Top of Material supplied

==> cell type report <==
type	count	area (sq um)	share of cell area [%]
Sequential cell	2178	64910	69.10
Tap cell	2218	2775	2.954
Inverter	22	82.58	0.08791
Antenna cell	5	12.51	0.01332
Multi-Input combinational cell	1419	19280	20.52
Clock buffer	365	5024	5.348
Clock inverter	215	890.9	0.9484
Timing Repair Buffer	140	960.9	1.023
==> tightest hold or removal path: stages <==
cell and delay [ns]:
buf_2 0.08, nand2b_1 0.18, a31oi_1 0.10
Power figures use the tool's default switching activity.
--- config.mk ---
export PLATFORM = sky130hd
export DESIGN_NAME = rabin_encrypt_decrypt
export DESIGN_NICKNAME = d
export VERILOG_FILES = /design/src/rabin_pkg.sv /design/src/rabin_alu.sv /design/src/rabin_core.sv /design/src/rabin_encrypt_decrypt.sv
export SDC_FILE = /design/constraint.sdc
export NUM_CORES = 2
export LEC_CHECK = 0
export ABC_AREA = 0
export BUFFER_PORTS_ARGS = -buffer_cell sky130_fd_sc_hd__buf_4
export CAP_MARGIN = 5
export CORE_MARGIN = 3
export CORE_UTILIZATION = 57
export CTS_CLUSTER_SIZE = 20
export DETAILED_ROUTE_END_ITERATION = 10
export GPL_ROUTABILITY_DRIVEN = 0
export PLACE_DENSITY_LB_ADDON = 0.15
export SYNTH_ARGS = -nofsm -noshare
export SYNTH_HDL_FRONTEND = slang
export SYNTH_SLANG_ARGS = --single-unit
--- constraint.sdc ---
create_clock -name clk -period 9.6 [get_ports clk]
set_clock_uncertainty 0.2 [all_clocks]
set_input_delay 0.48 -clock clk [delete_from_list [all_inputs] [get_ports clk]]
set_output_delay 0.48 -clock clk [all_outputs]
set_load 0.02 [all_outputs]
--- src/rabin_pkg.sv ---
// rabin_pkg: shared types, codes and constants for the offset Rabin cipher block.
// No dependencies; used by rabin_alu, rabin_core and rabin_encrypt_decrypt.
`timescale 1ns / 1ps

package rabin_pkg;

  localparam int VALUE_W   = 24;
  localparam int CFG_IDX_W = 2;

  // register indexes on the configuration port
  localparam logic [CFG_IDX_W-1:0] CFG_PRIME_P  = 2'd0;
  localparam logic [CFG_IDX_W-1:0] CFG_PRIME_Q  = 2'd1;
  localparam logic [CFG_IDX_W-1:0] CFG_OFFSET_B = 2'd2;

  localparam int PRIME_P_RST  = 3;
  localparam int PRIME_Q_RST  = 7;
  localparam int OFFSET_B_RST = 0;

  localparam logic CMD_ENCRYPT = 1'b0;

  typedef struct packed {
    logic               command;
    logic [VALUE_W-1:0] value;
  } in_word_t;

  typedef struct packed {
    logic [VALUE_W-1:0] first_out;
    logic [VALUE_W-1:0] second_out;
    logic [VALUE_W-1:0] third_out;
    logic [VALUE_W-1:0] fourth_out;
  } out_word_t;

  typedef struct packed {
    logic busy;
    logic done;
  } core_stat_t;

  typedef enum logic {
    ALU_ADD,
    ALU_SUB
  } alu_op_t;

  typedef enum logic [2:0] {
    PH_IDLE,
    PH_MUL_DBL,
    PH_MUL_ADD,
    PH_ALU,
    PH_RT_A,
    PH_RT_B,
    PH_CRT,
    PH_DONE
  } phase_t;

  typedef enum logic [4:0] {
    ST_N, ST_BM, ST_VM, ST_ENC_W, ST_ENC_C,
    ST_INV2, ST_INV4, ST_BB, ST_U, ST_T,
    ST_TP, ST_RP, ST_TQ, ST_RQ, ST_AQ, ST_PQ,
    ST_C1, ST_K1, ST_X1, ST_C2, ST_K2, ST_X2,
    ST_H, ST_O0, ST_O1, ST_W2, ST_O2, ST_W3, ST_O3
  } step_t;

endpackage
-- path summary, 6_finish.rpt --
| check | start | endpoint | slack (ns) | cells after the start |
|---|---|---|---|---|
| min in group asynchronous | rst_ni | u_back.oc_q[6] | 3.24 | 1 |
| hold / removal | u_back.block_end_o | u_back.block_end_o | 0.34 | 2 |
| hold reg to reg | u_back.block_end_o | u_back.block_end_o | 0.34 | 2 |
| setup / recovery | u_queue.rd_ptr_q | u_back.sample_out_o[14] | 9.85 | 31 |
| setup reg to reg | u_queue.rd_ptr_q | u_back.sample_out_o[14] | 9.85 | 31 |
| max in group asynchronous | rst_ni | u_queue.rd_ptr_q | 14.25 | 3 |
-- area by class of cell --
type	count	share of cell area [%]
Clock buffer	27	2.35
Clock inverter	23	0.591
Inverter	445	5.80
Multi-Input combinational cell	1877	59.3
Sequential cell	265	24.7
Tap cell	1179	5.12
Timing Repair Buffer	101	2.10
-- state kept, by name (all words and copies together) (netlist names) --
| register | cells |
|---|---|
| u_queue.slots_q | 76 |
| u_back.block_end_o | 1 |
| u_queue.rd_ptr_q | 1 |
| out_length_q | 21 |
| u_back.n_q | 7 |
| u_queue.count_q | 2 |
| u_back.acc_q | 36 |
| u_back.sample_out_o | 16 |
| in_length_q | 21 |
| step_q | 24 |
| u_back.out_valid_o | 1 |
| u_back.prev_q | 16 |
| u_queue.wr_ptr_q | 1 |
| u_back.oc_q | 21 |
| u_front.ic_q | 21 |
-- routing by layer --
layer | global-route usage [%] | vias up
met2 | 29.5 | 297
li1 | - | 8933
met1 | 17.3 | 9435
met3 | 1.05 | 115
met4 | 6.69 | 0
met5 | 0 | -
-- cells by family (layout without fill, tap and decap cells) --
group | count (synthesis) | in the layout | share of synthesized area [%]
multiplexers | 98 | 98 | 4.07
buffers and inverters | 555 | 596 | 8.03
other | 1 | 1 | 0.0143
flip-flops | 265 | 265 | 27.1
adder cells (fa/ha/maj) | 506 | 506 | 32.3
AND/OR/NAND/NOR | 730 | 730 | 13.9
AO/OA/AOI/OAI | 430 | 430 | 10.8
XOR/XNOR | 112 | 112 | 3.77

Bottom of Material supplied

Task statement – Show each line in the data where the string "Repair" appears.

Solution to this problem –
Timing Repair Buffer	140	960.9	1.023
Timing Repair Buffer	101	2.10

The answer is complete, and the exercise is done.